2020年8月4日,巨大的爆炸撼动了整个城市,很多人,包括我在内,都相信这是预期中再次将贝鲁特夷为平地的大地震终于到来了。大地颤抖,楼群晃动,玻璃碎成一片。这似乎是这充斥着非自然的碰撞和裂痕的丑陋、混乱的一年最后、最致命的一击。如果从政治而非地理的角度来看,黎巴嫩已经在很多个层面摇摇欲坠:经济崩溃、民众抗议以及瘟疫蔓延。
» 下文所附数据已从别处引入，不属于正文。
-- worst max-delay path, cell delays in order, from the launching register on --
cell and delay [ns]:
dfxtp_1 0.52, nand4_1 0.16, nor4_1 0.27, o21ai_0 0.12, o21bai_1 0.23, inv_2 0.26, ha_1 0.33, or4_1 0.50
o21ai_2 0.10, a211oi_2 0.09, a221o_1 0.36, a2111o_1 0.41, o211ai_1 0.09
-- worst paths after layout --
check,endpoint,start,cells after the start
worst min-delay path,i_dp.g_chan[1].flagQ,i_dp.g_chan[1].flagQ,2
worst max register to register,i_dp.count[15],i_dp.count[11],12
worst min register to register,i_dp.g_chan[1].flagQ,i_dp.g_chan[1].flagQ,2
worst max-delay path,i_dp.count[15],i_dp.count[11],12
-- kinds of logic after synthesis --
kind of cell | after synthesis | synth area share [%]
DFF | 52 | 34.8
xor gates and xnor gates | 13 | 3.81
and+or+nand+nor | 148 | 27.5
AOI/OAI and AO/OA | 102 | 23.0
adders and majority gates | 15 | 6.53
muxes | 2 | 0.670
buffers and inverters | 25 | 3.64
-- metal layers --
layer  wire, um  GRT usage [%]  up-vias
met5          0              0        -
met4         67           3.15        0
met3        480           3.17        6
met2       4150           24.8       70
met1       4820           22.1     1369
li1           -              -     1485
## src/rtl/sercmd_pkg.sv

```systemverilog
package sercmd_pkg;
  localparam int ADR_W    = 5;
  localparam int LEN_W    = 9;
  localparam int MAX_DATA = 256;
  localparam int CTRL_W   = 8;
  localparam int SETUP_W  = 16;
  localparam int RES_W    = 16;
  localparam int ACCUM_W  = 24;
  localparam int WAVE_W   = MAX_DATA;
  localparam int HDR_BITS = 8;

  localparam logic [ADR_W-1:0] A_CTRL   = 5'h01;
  localparam logic [ADR_W-1:0] A_SETUP  = 5'h02;
  localparam logic [ADR_W-1:0] A_RESULT = 5'h03;
  localparam logic [ADR_W-1:0] A_ACCUM  = 5'h04;
  localparam logic [ADR_W-1:0] A_WAVE   = 5'h05;

  typedef enum logic [2:0] {
    CLS_IDLE, CLS_ZERO, CLS_CONV, CLS_DAC, CLS_REG
  } cls_e;

  function automatic logic [LEN_W-1:0] data_len(input logic [ADR_W-1:0] a);
    case (a)
      A_CTRL:   data_len = LEN_W'(CTRL_W);
      A_SETUP:  data_len = LEN_W'(SETUP_W);
      A_RESULT: data_len = LEN_W'(RES_W);
      A_ACCUM:  data_len = LEN_W'(ACCUM_W);
      A_WAVE:   data_len = LEN_W'(WAVE_W);
      default:  data_len = LEN_W'(8);
    endcase
  endfunction
endpackage

```

## src/rtl/sercmd_sync.sv

```systemverilog
module sercmd_sync #(
  parameter int W = 3,
  parameter int STAGES = 2,
  parameter logic [W-1:0] RST_VAL = '0
) (
  input  logic         clk,
  input  logic         rst_n,
  input  logic [W-1:0] d,
  output logic [W-1:0] q
);
  logic [W-1:0] stg [STAGES];

  always_ff @(posedge clk or negedge rst_n) begin
    if (!rst_n) begin
      for (int i = 0; i < STAGES; i++) stg[i] <= RST_VAL;
    end else begin
      stg[0] <= d;
      for (int i = 1; i < STAGES; i++) stg[i] <= stg[i-1];
    end
  end

  assign q = stg[STAGES-1];
endmodule

```

## src/rtl/sercmd_decoder.sv

```systemverilog
module sercmd_decoder
  import sercmd_pkg::*;
#(
  parameter int DAC_W  = 12,
  parameter int MUX_W  = 4,
  parameter int GAIN_W = 2
) (
  input  logic                 clk,
  input  logic                 rst_n,
  input  logic                 cs_n_s,
  input  logic                 sclk_s,
  input  logic                 din_s,
  output logic                 sclk_fall,
  output logic                 go_conv,
  output logic [MUX_W-1:0]     cmux_nx,
  output logic [GAIN_W-1:0]    cgain_nx,
  output logic                 cbip_nx,
  output logic                 wr_dac,
  output logic                 wr_ch,
  output logic                 wr_reg,
  output logic [ADR_W-1:0]     wr_adr,
  output logic [MAX_DATA-1:0]  wr_data,
  output logic                 rd_load,
  output logic                 rd_dac,
  output logic                 rd_ch,
  output logic [ADR_W-1:0]     rd_adr
);
  localparam int CONV_LEN = 2 + MUX_W + GAIN_W;
  localparam int DAC_LEN  = 4 + DAC_W;
  localparam int HDR_W    = (CONV_LEN > HDR_BITS) ? CONV_LEN : HDR_BITS;
  localparam logic [LEN_W-1:0] C_RW   = LEN_W'(2);
  localparam logic [LEN_W-1:0] C_CH   = LEN_W'(3);
  localparam logic [LEN_W-1:0] C_HDR  = LEN_W'(HDR_BITS - 1);
  localparam logic [LEN_W-1:0] C_CONV = LEN_W'(CONV_LEN - 1);
  localparam logic [LEN_W-1:0] C_DAC  = LEN_W'(DAC_LEN - 1);

  logic                sclk_d;
  logic [LEN_W-1:0]    cnt_q, cnt_nx;
  cls_e                cls_q, cls_nx;
  logic                rw_q, rw_nx, ch_q, ch_nx, done_q, done_nx;
  logic [ADR_W-1:0]    adr_q, adr_nx;
  logic [LEN_W-1:0]    len_q, len_nx;
  logic [HDR_W-1:0]    hdr_q, hdr_nx, hdr_sh;
  logic [MAX_DATA-1:0] rx_q, rx_nx, rx_sh;
  logic                sclk_rise;

  assign sclk_rise = sclk_s & ~sclk_d & ~cs_n_s;
  assign sclk_fall = ~sclk_s & sclk_d & ~cs_n_s;
  assign hdr_sh    = {hdr_q[HDR_W-2:0], din_s};
  assign rx_sh     = {rx_q[MAX_DATA-2:0], din_s};

  assign cmux_nx  = hdr_sh[CONV_LEN-2 -: MUX_W];
  assign cgain_nx = hdr_sh[GAIN_W:1];
  assign cbip_nx  = hdr_sh[0];
  assign wr_ch    = ch_q;
  assign wr_adr   = adr_q;
  assign wr_data  = rx_sh;
  assign rd_dac   = (cls_q == CLS_DAC);
  assign rd_ch    = din_s;
  assign rd_adr   = hdr_sh[ADR_W-1:0];

  always_comb begin
    cnt_nx = cnt_q;  cls_nx = cls_q;  rw_nx = rw_q;  ch_nx = ch_q;
    adr_nx = adr_q;  len_nx = len_q;  done_nx = done_q;
    hdr_nx = hdr_q;  rx_nx = rx_q;
    go_conv = 1'b0;  wr_dac = 1'b0;  wr_reg = 1'b0;  rd_load = 1'b0;
    if (cs_n_s) begin
      cnt_nx  = '0;
      cls_nx  = CLS_IDLE;
      done_nx = 1'b0;
    end else if (sclk_rise && !done_q) begin
      cnt_nx = cnt_q + 1'b1;
      hdr_nx = hdr_sh;
      rx_nx  = rx_sh;
      case (cls_q)
        CLS_IDLE: cls_nx = din_s ? CLS_CONV : CLS_ZERO;
        CLS_ZERO: cls_nx = din_s ? CLS_DAC : CLS_REG;
        CLS_CONV: begin
          if (cnt_q == C_CONV) begin
            go_conv = 1'b1;
            done_nx = 1'b1;
          end
        end
        CLS_DAC: begin
          if (cnt_q == C_RW) rw_nx = din_s;
          if (cnt_q == C_CH) begin
            ch_nx   = din_s;
            rd_load = rw_q;
          end
          if (cnt_q == C_DAC) begin
            wr_dac  = ~rw_q;
            done_nx = 1'b1;
          end
        end
        CLS_REG: begin
          if (cnt_q == C_RW) rw_nx = din_s;
          if (cnt_q == C_HDR) begin
            adr_nx  = hdr_sh[ADR_W-1:0];
            len_nx  = data_len(hdr_sh[ADR_W-1:0]);
            rd_load = rw_q;
          end
          if (cnt_q > C_HDR && cnt_q == len_q + C_HDR) begin
            wr_reg  = ~rw_q;
            done_nx = 1'b1;
          end
        end
        default: cls_nx = CLS_IDLE;
      endcase
    end
  end

  always_ff @(posedge clk or negedge rst_n) begin
    if (!rst_n) begin
      sclk_d <= 1'b0;  cnt_q <= '0;  cls_q <= CLS_IDLE;
      rw_q <= 1'b0;    ch_q <= 1'b0; done_q <= 1'b0;
      adr_q <= '0;     len_q <= '0;  hdr_q <= '0;  rx_q <= '0;
    end else begin
      sclk_d <= sclk_s;  cnt_q <= cnt_nx;  cls_q <= cls_nx;
      rw_q <= rw_nx;     ch_q <= ch_nx;    done_q <= done_nx;
      adr_q <= adr_nx;   len_q <= len_nx;  hdr_q <= hdr_nx;  rx_q <= rx_nx;
    end
  end
endmodule

```

## src/rtl/sercmd_regs.sv

```systemverilog
module sercmd_regs
  import sercmd_pkg::*;
#(
  parameter int DAC_W  = 12,
  parameter int MUX_W  = 4,
  parameter int GAIN_W = 2
) (
  input  logic                clk,
  input  logic                rst_n,
  input  logic                go_conv,
  input  logic [MUX_W-1:0]    cmux_nx,
  input  logic [GAIN_W-1:0]   cgain_nx,
  input  logic                cbip_nx,
  input  logic                wr_dac,
  input  logic                wr_ch,
  input  logic                wr_reg,
  input  logic [ADR_W-1:0]    wr_adr,
  input  logic [MAX_DATA-1:0] wr_data,
  input  logic                rd_dac,
  input  logic                rd_ch,
  input  logic [ADR_W-1:0]    rd_adr,
  input  logic [DAC_W-1:0]    adc_result,
  output logic [MAX_DATA-1:0] rd_word,
  output logic                conv_start,
  output logic [MUX_W-1:0]    conv_mux,
  output logic [GAIN_W-1:0]   conv_gain,
  output logic                conv_bip,
  output logic [DAC_W-1:0]    dac_a,
  output logic [DAC_W-1:0]    dac_b,
  output logic                dac_load_a,
  output logic                dac_load_b
);
  localparam int NCH = 2;

  logic [CTRL_W-1:0]  ctrl_q;
  logic [SETUP_W-1:0] setup_q;
  logic [ACCUM_W-1:0] accum_q;
  logic [WAVE_W-1:0]  wave_q;
  logic [DAC_W-1:0]   dac_q  [NCH];
  logic [NCH-1:0]     load_q;

  always_ff @(posedge clk or negedge rst_n) begin
    if (!rst_n) begin
      ctrl_q <= '0;  setup_q <= '0;  accum_q <= '0;  wave_q <= '0;
    end else if (wr_reg) begin
      if (wr_adr == A_CTRL)  ctrl_q  <= wr_data[CTRL_W-1:0];
      if (wr_adr == A_SETUP) setup_q <= wr_data[SETUP_W-1:0];
      if (wr_adr == A_ACCUM) accum_q <= wr_data[ACCUM_W-1:0];
      if (wr_adr == A_WAVE)  wave_q  <= wr_data[WAVE_W-1:0];
    end
  end

  always_ff @(posedge clk or negedge rst_n) begin
    if (!rst_n) begin
      conv_start <= 1'b0;  conv_mux <= '0;  conv_gain <= '0;  conv_bip <= 1'b0;
    end else begin
      conv_start <= go_conv;
      if (go_conv) begin
        conv_mux  <= cmux_nx;
        conv_gain <= cgain_nx;
        conv_bip  <= cbip_nx;
      end
    end
  end

  for (genvar c = 0; c < NCH; c++) begin : g_dac
    logic hit;
    assign hit = wr_dac && (wr_ch == c[0]);
    always_ff @(posedge clk or negedge rst_n) begin
      if (!rst_n) begin
        dac_q[c]  <= '0;
        load_q[c] <= 1'b0;
      end else begin
        load_q[c] <= hit;
        if (hit) dac_q[c] <= wr_data[DAC_W-1:0];
      end
    end
  end

  assign dac_a      = dac_q[0];
  assign dac_b      = dac_q[1];
  assign dac_load_a = load_q[0];
  assign dac_load_b = load_q[1];

  always_comb begin
    rd_word = '0;
    if (rd_dac) begin
      rd_word[MAX_DATA-1 -: DAC_W] = dac_q[rd_ch];
    end else begin
      case (rd_adr)
        A_CTRL:   rd_word[MAX_DATA-1 -: CTRL_W]  = ctrl_q;
        A_SETUP:  rd_word[MAX_DATA-1 -: SETUP_W] = setup_q;
        A_RESULT: rd_word[MAX_DATA-1 -: RES_W]   = RES_W'(adc_result);
        A_ACCUM:  rd_word[MAX_DATA-1 -: ACCUM_W] = accum_q;
        A_WAVE:   rd_word = wave_q;
        default:  rd_word = '0;
      endcase
    end
  end
endmodule

```

## src/rtl/sercmd_tx.sv

```systemverilog
module sercmd_tx #(
  parameter int W = 256
) (
  input  logic         clk,
  input  logic         rst_n,
  input  logic         cs_n_s,
  input  logic         fall,
  input  logic         load,
  input  logic [W-1:0] word,
  output logic         miso
);
  logic [W-1:0] tx_q, tx_nx;
  logic         miso_nx;

  always_comb begin
    tx_nx   = tx_q;
    miso_nx = miso;
    if (cs_n_s) begin
      tx_nx   = '0;
      miso_nx = 1'b0;
    end else if (load) begin
      tx_nx = word;
    end else if (fall) begin
      miso_nx = tx_q[W-1];
      tx_nx   = {tx_q[W-2:0], 1'b0};
    end
  end

  always_ff @(posedge clk or negedge rst_n) begin
    if (!rst_n) begin
      tx_q <= '0;
      miso <= 1'b0;
    end else begin
      tx_q <= tx_nx;
      miso <= miso_nx;
    end
  end
endmodule

```

## src/rtl/sercmd_port.sv

```systemverilog
module sercmd_port
  import sercmd_pkg::*;
#(
  parameter int DAC_W       = 12,
  parameter int MUX_W       = 4,
  parameter int GAIN_W      = 2,
  parameter int SYNC_STAGES = 2
) (
  input  logic              clk,
  input  logic              rst_n,
  input  logic              cs_n,
  input  logic              sclk,
  input  logic              mosi,
  output logic              miso,
  input  logic [DAC_W-1:0]  adc_result,
  output logic              conv_start,
  output logic [MUX_W-1:0]  conv_mux,
  output logic [GAIN_W-1:0] conv_gain,
  output logic              conv_bip,
  output logic [DAC_W-1:0]  dac_a,
  output logic [DAC_W-1:0]  dac_b,
  output logic              dac_load_a,
  output logic              dac_load_b
);
  logic [2:0]          pins_s;
  logic                cs_n_s, sclk_s, din_s, sclk_fall;
  logic                go_conv, wr_dac, wr_ch, wr_reg, rd_load, rd_dac, rd_ch, cbip_nx;
  logic [MUX_W-1:0]    cmux_nx;
  logic [GAIN_W-1:0]   cgain_nx;
  logic [ADR_W-1:0]    wr_adr, rd_adr;
  logic [MAX_DATA-1:0] wr_data, rd_word;

  sercmd_sync #(.W(3), .STAGES(SYNC_STAGES), .RST_VAL(3'b100)) i_sync (
    .clk(clk), .rst_n(rst_n), .d({cs_n, sclk, mosi}), .q(pins_s));

  assign {cs_n_s, sclk_s, din_s} = pins_s;

  sercmd_decoder #(.DAC_W(DAC_W), .MUX_W(MUX_W), .GAIN_W(GAIN_W)) i_dec (
    .clk(clk), .rst_n(rst_n), .cs_n_s(cs_n_s), .sclk_s(sclk_s), .din_s(din_s),
    .sclk_fall(sclk_fall), .go_conv(go_conv), .cmux_nx(cmux_nx),
    .cgain_nx(cgain_nx), .cbip_nx(cbip_nx), .wr_dac(wr_dac), .wr_ch(wr_ch),
    .wr_reg(wr_reg), .wr_adr(wr_adr), .wr_data(wr_data), .rd_load(rd_load),
    .rd_dac(rd_dac), .rd_ch(rd_ch), .rd_adr(rd_adr));

  sercmd_regs #(.DAC_W(DAC_W), .MUX_W(MUX_W), .GAIN_W(GAIN_W)) i_regs (
    .clk(clk), .rst_n(rst_n), .go_conv(go_conv), .cmux_nx(cmux_nx),
    .cgain_nx(cgain_nx), .cbip_nx(cbip_nx), .wr_dac(wr_dac), .wr_ch(wr_ch),
    .wr_reg(wr_reg), .wr_adr(wr_adr), .wr_data(wr_data), .rd_dac(rd_dac),
    .rd_ch(rd_ch), .rd_adr(rd_adr), .adc_result(adc_result), .rd_word(rd_word),
    .conv_start(conv_start), .conv_mux(conv_mux), .conv_gain(conv_gain),
    .conv_bip(conv_bip), .dac_a(dac_a), .dac_b(dac_b),
    .dac_load_a(dac_load_a), .dac_load_b(dac_load_b));

  sercmd_tx #(.W(MAX_DATA)) i_tx (
    .clk(clk), .rst_n(rst_n), .cs_n_s(cs_n_s), .fall(sclk_fall),
    .load(rd_load), .word(rd_word), .miso(miso));
endmodule

```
所有关于这个国家之坚韧、复杂和生命之喜悦的幻象都已褪去。这个地方由一群宗教领袖统治着,其中大部分人都是从前的军阀,他们控制下的庇护主义网络如同利齿一般嵌入公共机关以及军队。这些人——从高级官员到微末小官僚——全都是些腐败的窃贼。自黎巴嫩内战结束三十年来,他们一直中饱私囊,徇私舞弊,收取贿赂,破坏公共工作和设施,用外表光鲜的假相掩盖长年发展停滞的现实,并且让普通人的生活变得愈发贫困和绝望。

反政府的抗议者占领了被爆炸破坏的一栋大楼,贝鲁特,2020年8月;摄影:Baris Dogrusoz.
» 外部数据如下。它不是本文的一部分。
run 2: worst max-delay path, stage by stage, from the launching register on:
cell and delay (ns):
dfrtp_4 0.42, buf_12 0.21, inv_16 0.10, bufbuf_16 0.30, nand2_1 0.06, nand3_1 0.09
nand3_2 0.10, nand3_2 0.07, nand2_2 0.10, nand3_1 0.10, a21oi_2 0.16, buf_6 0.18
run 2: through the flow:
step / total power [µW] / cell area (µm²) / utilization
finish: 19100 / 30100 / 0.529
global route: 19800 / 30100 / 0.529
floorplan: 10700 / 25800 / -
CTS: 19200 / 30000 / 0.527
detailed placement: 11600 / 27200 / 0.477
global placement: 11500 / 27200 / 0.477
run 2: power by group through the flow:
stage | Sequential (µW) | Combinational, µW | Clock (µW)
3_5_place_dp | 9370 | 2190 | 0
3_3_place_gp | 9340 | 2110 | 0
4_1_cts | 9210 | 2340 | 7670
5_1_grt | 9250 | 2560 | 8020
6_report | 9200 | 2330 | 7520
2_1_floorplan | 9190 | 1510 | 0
**config.mk**
```make
export PLATFORM = sky130hd
export DESIGN_NAME = ser_cmd_slave
export DESIGN_NICKNAME = d
export VERILOG_FILES = /design/src/rtl/ser_pkg.sv /design/src/rtl/ser_sync_bit.sv /design/src/rtl/ser_edge_sync.sv /design/src/rtl/ser_rx.sv /design/src/rtl/ser_tx.sv /design/src/rtl/ser_cmd_slave.sv
export SDC_FILE = /design/constraint.sdc
export NUM_CORES = 1
export LEC_CHECK = 0
export CAP_MARGIN = 20
export CORE_ASPECT_RATIO = 0.5
export CORE_UTILIZATION = 43
export CTS_CLUSTER_DIAMETER = 80
export DETAILED_ROUTE_END_ITERATION = 7
export PLACE_DENSITY = 0.73
export SLEW_MARGIN = 20
export SYNTH_ARGS = -nofsm -noshare
export SYNTH_HDL_FRONTEND = slang
export SYNTH_SLANG_ARGS = --single-unit
```
**constraint.sdc**
```tcl
create_clock -name clk -period 1.89 [get_ports clk]
set_clock_uncertainty 0.2 [all_clocks]
set_input_delay 0.2835 -clock clk [delete_from_list [all_inputs] [get_ports clk]]
set_output_delay 0.2835 -clock clk [all_outputs]
set_load 0.05 [all_outputs]
```
### src/rtl/bsd_strobes.sv
module bsd_strobes
    import bsd_pkg::*;
(
    input  logic             clk,
    input  logic             rst_n,
    input  phase_t           phase,
    input  kind_t            kind,
    output logic [N_CMD-1:0] cmd_n,
    output logic             ale,
    output logic             den,
    output logic             dt_tx
);
    logic rd_window;
    logic wr_window;

    always_comb begin
        rd_window = (phase == PH_T2) || (phase == PH_T3) ||
                    (phase == PH_TW) || (phase == PH_T4);
        wr_window = (phase == PH_T3) || (phase == PH_TW) || (phase == PH_T4);
        ale       = (phase == PH_T1);
        den       = rd_window;
        dt_tx     = (phase != PH_IDLE) && (kind == K_IOWR || kind == K_MWR);
    end

    for (genvar i = 0; i < N_CMD; i++) begin : g_cmd
        localparam kind_t MY_KIND = kind_t'(i + 1);
        if (WR_MASK[i]) begin : g_wr
            assign cmd_n[i] = !((kind == MY_KIND) && wr_window);
        end else begin : g_rd
            assign cmd_n[i] = !((kind == MY_KIND) && rd_window);
        end
    end

    AST_ONE_CMD: assert property (@(posedge clk) disable iff (!rst_n)
        $onehot0(~cmd_n));
    AST_NO_CMD_IN_T1: assert property (@(posedge clk) disable iff (!rst_n)
        ale |-> (&cmd_n));
    AST_WR_HAS_DEN: assert property (@(posedge clk) disable iff (!rst_n)
        (!(&(cmd_n | ~WR_MASK))) |-> den);
endmodule

### src/rtl/bus_cmd_decoder.sv
module bus_cmd_decoder
    import bsd_pkg::*;
(
    input  logic       clk,
    input  logic       rst_n,
    input  logic [2:0] bus_status,
    input  logic       ready,
    output logic       mem_rd_n,
    output logic       mem_wr_n,
    output logic       io_rd_n,
    output logic       io_wr_n,
    output logic       inta_n,
    output logic       ale,
    output logic       den,
    output logic       dt_tx
);
    kind_t            kind_in;
    logic             is_passive;
    phase_t           phase;
    kind_t            kind;
    logic [N_CMD-1:0] cmd_n;

    bsd_classify u_classify (
        .code       (bus_status),
        .kind       (kind_in),
        .is_passive (is_passive)
    );

    bsd_seq u_seq (
        .clk        (clk),
        .rst_n      (rst_n),
        .kind_in    (kind_in),
        .is_passive (is_passive),
        .ready      (ready),
        .phase      (phase),
        .kind       (kind)
    );

    bsd_strobes u_strobes (
        .clk   (clk),
        .rst_n (rst_n),
        .phase (phase),
        .kind  (kind),
        .cmd_n (cmd_n),
        .ale   (ale),
        .den   (den),
        .dt_tx (dt_tx)
    );

    assign inta_n   = cmd_n[0];
    assign io_rd_n  = cmd_n[1];
    assign io_wr_n  = cmd_n[2];
    assign mem_rd_n = cmd_n[3];
    assign mem_wr_n = cmd_n[4];

    AST_ALE_PULSE: assert property (@(posedge clk) disable iff (!rst_n)
        ale |=> (!ale && den));
    AST_HALT_IDLE: assert property (@(posedge clk) disable iff (!rst_n)
        (!ale && !den && (bus_status == C_HALT || bus_status == C_PASSIVE)) |=> !ale);
endmodule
“Al-thawra”的氛围——即革命,或者说抗议活动,从去年秋天开始爆发——几乎是全然暗淡的,有时不乏乌托邦色彩,但更多时候十分虚无。一些人敲响了锅子和盆子,但也有些人戴上了全副防毒面具、头盔和建筑手套,他们破坏建筑的外立面,并且向士兵投掷各式物件。统治阶层的精英们——他们被称作“al-sulta”,意思是“掌握权力或权威的人”——根本不在乎这些。抗议者们咒骂他们,尤其是针对其中一位臭名昭著的内阁大臣。而所谓的维安势力则用催泪瓦斯、橡皮子弹和小号铅弹来对付抗议者。政府利用Coivd-19的种种限制来粉碎人们的团结精神、批判和异议。与此同时,经济也出现了阵痛,政府无力偿还债务,银行启动了资本管制(在没有任何法律依据的情况下),货币贬值近80%,工资变得一钱不值,而且人们的存款也相当于烟消云散了。

到今年夏天为止,根据《金融时报》记者大卫·加德纳(David Gardner)的报道,黎巴嫩“的经济萎缩之快几乎无法计量……国家一般不会破产,但黎巴嫩会。”8月4日的爆炸最开始被报道成一次暗杀行动或是以色列的空袭,结果却是一场由于政府渎职造成的工业事故,用加德纳的干脆利落的话来说:“一个对公共福利、安全和公共货品完全不关心的无能政府的缩影。所有这一切造就了一个走向失败的国家。”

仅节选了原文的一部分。